Mediani di mischia: Ugo Gori è ormai da anni al centro del progetto azzurro e cosa più importante è subito stato fatto sentire così. Botes nel tempo ha perso posizioni e alla fine è rimasto fuori dal giro della nazionale e alla fine è stato richiamato Tito Tebaldi. Quest’ultimo è giocatore sicuramente talentuoso ma che in passato ha difettato di continuità anche all’interno di una stessa partita. Dopo il trasferimento in Galles si è riconquistato la maglia azzurra a suon di prestazioni più che buone e sembrava aver trovato una tranquillità mentale che prima non c’era.
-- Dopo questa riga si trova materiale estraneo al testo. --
### src/rtl/display_pkg.sv
// Shared display constants and types for the scrolling HEX/LEDR datapath.
// Segment codes are active-low and ordered {g,f,e,d,c,b,a}, which matches the
// board's seven-segment displays. CLOCK_CYCLE is the clock period used by benches.
package display_pkg;

  localparam int CLOCK_CYCLE = 10;

  localparam logic [6:0] HEX_OFF = 7'b1111111;
  localparam logic [6:0] HEX_0   = 7'b1000000;
  localparam logic [6:0] HEX_1   = 7'b1111001;
  localparam logic [6:0] HEX_3   = 7'b0110000;
  localparam logic [6:0] HEX_C   = 7'b1000110;
  localparam logic [6:0] HEX_E   = 7'b0000110;
  localparam logic [6:0] HEX_N   = 7'b0101011;
  localparam logic [6:0] HEX_P   = 7'b0001100;

  localparam logic [9:0] LEDR_0 = 10'b0000000001;

  typedef enum logic [1:0] {
    IDLE   = 2'd0,
    FETCH  = 2'd1,
    COMMIT = 2'd2
  } state_t;

endpackage

### src/rtl/ledr_pattern.sv
// One-hot LED bar pattern generator.
// Ports:
//   clk, reset - clock and asynchronous active-high reset
//   en         - advance the pattern one position on this edge
//   mode       - 0 = rotate toward the MSB, 1 = bounce between the ends
//   pattern    - registered one-hot LED pattern (bit 0 set after reset)
module ledr_pattern #(
  parameter int LED_W = 10
) (
  input  logic             clk,
  input  logic             reset,
  input  logic             en,
  input  logic             mode,
  output logic [LED_W-1:0] pattern
);

  localparam logic [LED_W-1:0] START = {{(LED_W-1){1'b0}}, 1'b1};

  logic [LED_W-1:0] ledr_r;
  logic             down_r;

  // Rotate/bounce state; rotate mode forces the bounce direction back to "up"
  // so the next bounce always starts climbing from wherever the bit sits.
  always_ff @(posedge clk or posedge reset) begin
    if (reset) begin
      ledr_r <= START;
      down_r <= 1'b0;
    end else if (!mode) begin
      down_r <= 1'b0;
      if (en) begin
        ledr_r <= {ledr_r[LED_W-2:0], ledr_r[LED_W-1]};
      end else begin
        ledr_r <= ledr_r;
      end
    end else if (en) begin
      if (!down_r) begin
        if (ledr_r[LED_W-1]) begin
          down_r <= 1'b1;
          ledr_r <= {1'b0, ledr_r[LED_W-1:1]};
        end else begin
          ledr_r <= {ledr_r[LED_W-2:0], 1'b0};
        end
      end else begin
        if (ledr_r[0]) begin
          down_r <= 1'b0;
          ledr_r <= {ledr_r[LED_W-2:0], 1'b0};
        end else begin
          ledr_r <= {1'b0, ledr_r[LED_W-1:1]};
        end
      end
    end else begin
      ledr_r <= ledr_r;
    end
  end

  assign pattern = ledr_r;

endmodule

### src/rtl/scroll_window_datapath.sv
// Scrolling message display datapath: a circular buffer of segment codes and
// an N-digit window into it. A refresh fetches the window one digit per clock
// into a staging register, then commits every digit to the HEX outputs at once.
// Ports:
//   clk, reset         - clock and asynchronous active-high reset
//   wr_en/addr/data    - message buffer write port
//   msg_len            - active message length (0..MSG_DEPTH)
//   step/load/dir      - advance-and-refresh / refresh request, scroll direction
//   ledr_en/led_mode   - LED bar advance and rotate(0)/bounce(1) select
//   current_hex        - committed digits, digit 0 rightmost in the low bits
//   current_ledr       - one-hot LED bar
//   busy               - window fetch in progress
//   wrap               - one-cycle pulse at the commit of a wrapping step
module scroll_window_datapath
  import display_pkg::*;
#(
  parameter int NUM_DIGITS = 6,
  parameter int MSG_DEPTH  = 16,
  parameter int SEG_W      = 7,
  parameter int LED_W      = 10
) (
  input  logic                          clk,
  input  logic                          reset,
  input  logic                          wr_en,
  input  logic [$clog2(MSG_DEPTH)-1:0]  wr_addr,
  input  logic [SEG_W-1:0]              wr_data,
  input  logic [$clog2(MSG_DEPTH):0]    msg_len,
  input  logic                          step,
  input  logic                          load,
  input  logic                          dir,
  input  logic                          ledr_en,
  input  logic                          led_mode,
  output logic [NUM_DIGITS*SEG_W-1:0]   current_hex,
  output logic [LED_W-1:0]              current_ledr,
  output logic                          busy,
  output logic                          wrap
);

  localparam int PTR_W = $clog2(MSG_DEPTH);
  localparam int LEN_W = PTR_W + 1;
  localparam int IDX_W = (NUM_DIGITS > 1) ? $clog2(NUM_DIGITS) : 1;
  localparam logic [SEG_W-1:0] OFF_CODE = SEG_W'(HEX_OFF);

  logic [SEG_W-1:0]            msg_buf_r [MSG_DEPTH];
  state_t                      state_r;
  logic [PTR_W-1:0]            ptr_r;
  logic [PTR_W-1:0]            rd_r;
  logic [LEN_W-1:0]            len_r;
  logic [IDX_W-1:0]            idx_r;
  logic [NUM_DIGITS*SEG_W-1:0] stage_r;
  logic [NUM_DIGITS*SEG_W-1:0] hex_r;
  logic                        busy_r;
  logic                        wrap_r;
  logic                        wrap_pend_r;
  logic                        pend_r;
  logic                        pend_load_r;
  logic                        pend_dir_r;

  logic                        req_s;
  logic                        start_s;
  logic                        src_load_s;
  logic                        src_dir_s;
  logic [PTR_W-1:0]            base_s;
  logic [LEN_W-1:0]            len_last_s;
  logic [PTR_W-1:0]            nptr_s;
  logic                        nwrap_s;
  logic [IDX_W-1:0]            dig_s;
  logic [SEG_W-1:0]            fetch_code_s;

  // Message buffer: contents survive reset; reads are combinational so a
  // same-cycle write to the address being fetched is seen only next cycle.
  always_ff @(posedge clk) begin
    if (wr_en) begin
      msg_buf_r[wr_addr] <= wr_data;
    end
  end

  // Start decision and next-pointer arithmetic. At COMMIT a fresh request
  // overrides the stored pending one, matching "latest request wins".
  always_comb begin
    req_s      = step | load;
    start_s    = 1'b0;
    src_load_s = load;
    src_dir_s  = dir;
    nptr_s     = {PTR_W{1'b0}};
    nwrap_s    = 1'b0;
    len_last_s = msg_len - LEN_W'(1);
    dig_s      = IDX_W'(NUM_DIGITS - 1) - idx_r;

    if (state_r == IDLE) begin
      start_s = req_s;
    end else if (state_r == COMMIT) begin
      start_s = req_s | pend_r;
      if (!req_s) begin
        src_load_s = pend_load_r;
        src_dir_s  = pend_dir_r;
      end else begin
        src_load_s = load;
      end
    end else begin
      start_s = 1'b0;
    end

    // A pointer left beyond a shrunken message restarts at 0 before moving.
    if ({1'b0, ptr_r} >= msg_len) begin
      base_s = {PTR_W{1'b0}};
    end else begin
      base_s = ptr_r;
    end

    if (msg_len == {LEN_W{1'b0}}) begin
      nptr_s  = {PTR_W{1'b0}};
      nwrap_s = 1'b0;
    end else if (src_load_s) begin
      nptr_s  = base_s;
      nwrap_s = 1'b0;
    end else if (!src_dir_s) begin
      if ({1'b0, base_s} == len_last_s) begin
        nptr_s  = {PTR_W{1'b0}};
        nwrap_s = 1'b1;
      end else begin
        nptr_s  = base_s + PTR_W'(1);
        nwrap_s = 1'b0;
      end
    end else begin
      if (base_s == {PTR_W{1'b0}}) begin
        nptr_s  = len_last_s[PTR_W-1:0];
        nwrap_s = 1'b1;
      end else begin
        nptr_s  = base_s - PTR_W'(1);
        nwrap_s = 1'b0;
      end
    end

    if (len_r == {LEN_W{1'b0}}) begin
      fetch_code_s = OFF_CODE;
    end else begin
      fetch_code_s = msg_buf_r[rd_r];
    end
  end

  // Window fetch FSM: stage one digit per clock, then commit all digits together.
  always_ff @(posedge clk or posedge reset) begin
    if (reset) begin
      state_r     <= IDLE;
      ptr_r       <= {PTR_W{1'b0}};
      rd_r        <= {PTR_W{1'b0}};
      len_r       <= {LEN_W{1'b0}};
      idx_r       <= {IDX_W{1'b0}};
      stage_r     <= {NUM_DIGITS{OFF_CODE}};
      hex_r       <= {NUM_DIGITS{OFF_CODE}};
      busy_r      <= 1'b0;
      wrap_r      <= 1'b0;
      wrap_pend_r <= 1'b0;
      pend_r      <= 1'b0;
      pend_load_r <= 1'b0;
      pend_dir_r  <= 1'b0;
    end else begin
      wrap_r <= 1'b0;
      case (state_r)
        IDLE: begin
          if (start_s) begin
            ptr_r       <= nptr_s;
            rd_r        <= nptr_s;
            len_r       <= msg_len;
            idx_r       <= {IDX_W{1'b0}};
            wrap_pend_r <= nwrap_s;
            busy_r      <= 1'b1;
            state_r     <= FETCH;
          end else begin
            busy_r  <= 1'b0;
            state_r <= IDLE;
          end
        end
        FETCH: begin
          stage_r[dig_s*SEG_W +: SEG_W] <= fetch_code_s;
          idx_r <= idx_r + IDX_W'(1);
          // rd_r walks the circular message so no modulo is needed.
          if ({1'b0, rd_r} == len_r - LEN_W'(1)) begin
            rd_r <= {PTR_W{1'b0}};
          end else begin
            rd_r <= rd_r + PTR_W'(1);
          end
          if (idx_r == IDX_W'(NUM_DIGITS - 1)) begin
            state_r <= COMMIT;
          end else begin
            state_r <= FETCH;
          end
          if (req_s) begin
            pend_r      <= 1'b1;
            pend_load_r <= load;
            pend_dir_r  <= dir;
          end else begin
            pend_r <= pend_r;
          end
        end
        COMMIT: begin
          hex_r  <= stage_r;
          wrap_r <= wrap_pend_r;
          pend_r <= 1'b0;
          if (start_s) begin
            ptr_r       <= nptr_s;
            rd_r        <= nptr_s;
            len_r       <= msg_len;
            idx_r       <= {IDX_W{1'b0}};
            wrap_pend_r <= nwrap_s;
            busy_r      <= 1'b1;
            state_r     <= FETCH;
          end else begin
            busy_r  <= 1'b0;
            state_r <= IDLE;
          end
        end
        default: begin
          busy_r  <= 1'b0;
          pend_r  <= 1'b0;
          state_r <= IDLE;
        end
      endcase
    end
  end

  ledr_pattern #(.LED_W(LED_W)) u_ledr (
    .clk     (clk),
    .reset   (reset),
    .en      (ledr_en),
    .mode    (led_mode),
    .pattern (current_ledr)
  );

  assign current_hex = hex_r;
  assign busy        = busy_r;
  assign wrap        = wrap_r;

endmodule

### config.mk
export PLATFORM = sky130hd
export DESIGN_NAME = scroll_window_datapath
export DESIGN_NICKNAME = d
export VERILOG_FILES = /design/src/rtl/display_pkg.sv /design/src/rtl/ledr_pattern.sv /design/src/rtl/scroll_window_datapath.sv
export SDC_FILE = /design/constraint.sdc
export NUM_CORES = 1
export LEC_CHECK = 0
export CORE_MARGIN = 2
export CORE_UTILIZATION = 50
export CTS_CLUSTER_DIAMETER = 120
export DETAILED_ROUTE_END_ITERATION = 8
export GPL_ROUTABILITY_DRIVEN = 0
export PLACE_DENSITY = 0.83
export SLEW_MARGIN = 20
export SYNTH_ARGS = -nofsm -noshare
export SYNTH_HDL_FRONTEND = slang
export SYNTH_HIERARCHICAL = 1
export SYNTH_SLANG_ARGS = --single-unit
### constraint.sdc
create_clock -name clk -period 3.78 [get_ports clk]
set_input_delay 0.945 -clock clk [delete_from_list [all_inputs] [get_ports clk]]
set_output_delay 0.945 -clock clk [all_outputs]
set_load 0.005 [all_outputs]
======== Yosys cells after proc, flatten, opt, wreduce, memory -nomap -nowiden ========
Memories as Yosys holds them, arrays and structs flattened.
Index checks and enable logic that the tools add are counted.
operators by class
  $add $sub $neg .......................... 8
  multiply operators ...................... 1
  divide/modulo/power cells ............... 0
  $lt $le $gt $ge ......................... 1
  equal/unequal tests ..................... 8
  shifts and indexed selects .............. 2
  multiplexer cells ....................... 47
  bitwise gates (word level) .............. 3
  reduce and logical (&&, ||, !) cells .... 9
operator list
  operator                   number
  $mux W10                   6
  $bwmux W42                 1
  $shift A7 B34 Y42 const A  1
  $shiftx A7 B34 Y42         1
  $neg A6 Y34                1
  $mux W4                    8
  $mux W1                    24
  $eq A4 B5 Y1               2
  $logic_not A5 Y1           2
  $sub A5 B1 Y5 const B      2
  $add A4 B1 Y4 const B      2
  $pmux W4 S2                1
  $mux W7                    1
  $mul A3 B3 Y6 const B      1
  $pmux W3 S2                1
  $reduce_and A2 Y1          3
  $ge A4 B5 Y1               1
  $logic_not A4 Y1           1
  $ne A2 B2 Y1 const B       2
  $pmux W1 S2                2
  $pmux W2 S2                1
  $sub A4 B1 Y4 const B      1
  $add A3 B1 Y3 const B      1
  $eq A3 B3 Y1 const B       1
  other kinds (11)           12
storage, ports and cells
  register bits ........................... 119
  bits in latches ......................... 0
  memory bits (writable) .................. 112
  memory bits (read-only) ................. 0
  output and inout port bits .............. 54
  word-level logic and storage cells ...... 95
  memories kept ........................... 1
memory list
  name       depth  bits a word  read ports  clocked after Yosys merged registers in  wr ports  line                          text
  msg_buf_r  16     7            1           0                                        1         scroll_window_datapath.sv:44  logic [SEG_W-1:0] msg_buf_r [MSG_DEPTH];

======== Depth between registers and ports, before layout ========
  depth in word-level cells ............... 9
  gate-level depth with buffers ........... 13
  depth with buffers taken out ............ 12

======== By module ========
The synthesis kept the hierarchy.
by module, submodules not included
  module                  times used  cells an instance  area an instance (µm²)  seq. area each (µm²)
  scroll_window_datapath  1           627                9,334.0                 6,170.9
  ledr_pattern            1           66                 595.6                   276.5

======== Worst setup path after synthesis ========
No wires, ideal clock.
  path type ............................... input-to-reg
  start ................................... input port msg_len[2]
  end ..................................... register ptr_r[1]
  library setup time ...................... 0.132 ns
  arrival ................................. 2.836 ns
  data required time ...................... 3.648 ns
  setup slack ............................. 0.812 ns
  stages on the path ...................... 12
  path buffers ............................ 0
  cell sequence ........................... inv_1 -> ha_1 -> a211oi_1 -> o22a_1 -> nand2_1 -> ha_1 -> inv_1 -> nor2_1 -> o21ai_0 -> a21boi_0 -> o31ai_1 -> o21ai_0
on the way
  word-level cells in the longest chain between the ends .. 7
  elaborated cells between the ends (all ways) .. 13
  classes of those cells .................. add/sub: 3; order compare: 1; eq/ne: 1; mux: 6; reduce/logical: 2
ends and longest elaborated chain
  element                                line                                                          text
  start: declaration                     scroll_window_datapath.sv:27                                  input logic [$clog2(MSG_DEPTH):0] msg_len,
  $ge A4 B5 Y1                           scroll_window_datapath.sv:105                                 if ({1'b0, ptr_r} >= msg_len) begin
  $mux W4                                scroll_window_datapath.sv:105
  $add A4 B1 Y4 (tied with other cells)  scroll_window_datapath.sv:122                                 nptr_s = base_s + PTR_W'(1);
  $mux W4, on equally long branches      scroll_window_datapath.sv:118, scroll_window_datapath.sv:126
  $mux W4                                scroll_window_datapath.sv:117                                 end else if (!src_dir_s) begin
  $mux W4                                scroll_window_datapath.sv:114                                 end else if (src_load_s) begin
  $mux W4 *                              scroll_window_datapath.sv:111                                 if (msg_len == {LEN_W{1'b0}}) begin
  end signal: assignment                 scroll_window_datapath.sv:146                                 ptr_r <= {PTR_W{1'b0}};
  end signal: assignment                 scroll_window_datapath.sv:163                                 ptr_r <= nptr_s;
  end signal: assignment                 scroll_window_datapath.sv:202                                 ptr_r <= nptr_s;
  end: declaration                       scroll_window_datapath.sv:46                                  logic [PTR_W-1:0] ptr_r;
Every way passes the cells marked *; elsewhere a longest branch is shown, timed or not.
A chain may end at the register's enable or synchronous reset.

======== Final worst setup path ========
  start ................................... input port msg_len[3]
  end ..................................... register ptr_r[1]
The elaborated chain is that of the path after synthesis.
Poi a Swansea hanno deciso di muoversi diversamente, gli Ospreys hanno preso altri giocatori nel suo ruolo ed è stato comunicato che lui poteva accordarsi con chi voleva ma è rimasto in Galles dove oggi gioca scampoli di partita con la maglia del Bridgend Ravens nel campionato locale. E’ vero che con le Zebre (dirigenza) non si è lasciato proprio bene ma non era il caso di riportarlo in Italia, Parma o Treviso che fosse? Ora non gioca e ovviamente non è stato convocato per i test-match di novembre, lo staff azzurro si sente al sicuro perché c’è Guglielmo Palazzani che cresce e che la maglia azzurra se la merita ma se – Dio non voglia – lui o Gori dovessero infortunarsi?
La nostra coperta è troppo corta per poterci permettere di perdere Tebaldi in questa maniera quando al Mondiale mancano 11 mesi.

 

Mediani d’apertura: qui i nomi sono solo due, non si scappa, Luciano Orquera e Tommaso Allan. Uno – il primo – è il soldatino mai troppo amato dai tifosi che però si è sempre fatto trovare pronto e disponibile ad ogni chiamata, senza alzare la voce una volta che fosse una o fare polemica anche se non è mai stato messo nel cuore dell’Italrugby. L’altro è il giovane talento strappato alla Scozia che sta a Perpignan e che dovrebbe essere seguito passo passo dalla FIR nel suo processo di crescita, ma che non ci risulta essere così. Un giocatore in quel ruolo non deve solo migliorare tecnicamente ma anche nella confidenza in se stesso e nelle proprie capacità, deve imparare a gestire le pressioni che porta con sé il rugby internazionale e saper affrontare momenti di grande stress psicologico. Farlo a 21 anni non è semplice nemmeno in Nuova Zelanda, figuriamoci dalle nostre parti.
Il “progetto apertura” poteva essere un modo per affrontare questi problemi e allargare un po’ la rosa dei possibili candidati all’azzurro ma dopo il no di Andrew Mehrtens non se n’è fatto più nulla, quasi che l’iniziativa dipendesse da lui e non viceversa. Magari (probabilmente) quel progetto non era la soluzione migliore e avrebbe comunque necessitato di tempo. Non lo sappiamo. Quello che sappiamo è che oggi con il Mondiale dietro l’angolo ci troviamo con opzioni ridottissime e senza eventuali alternative in casi di infortuni.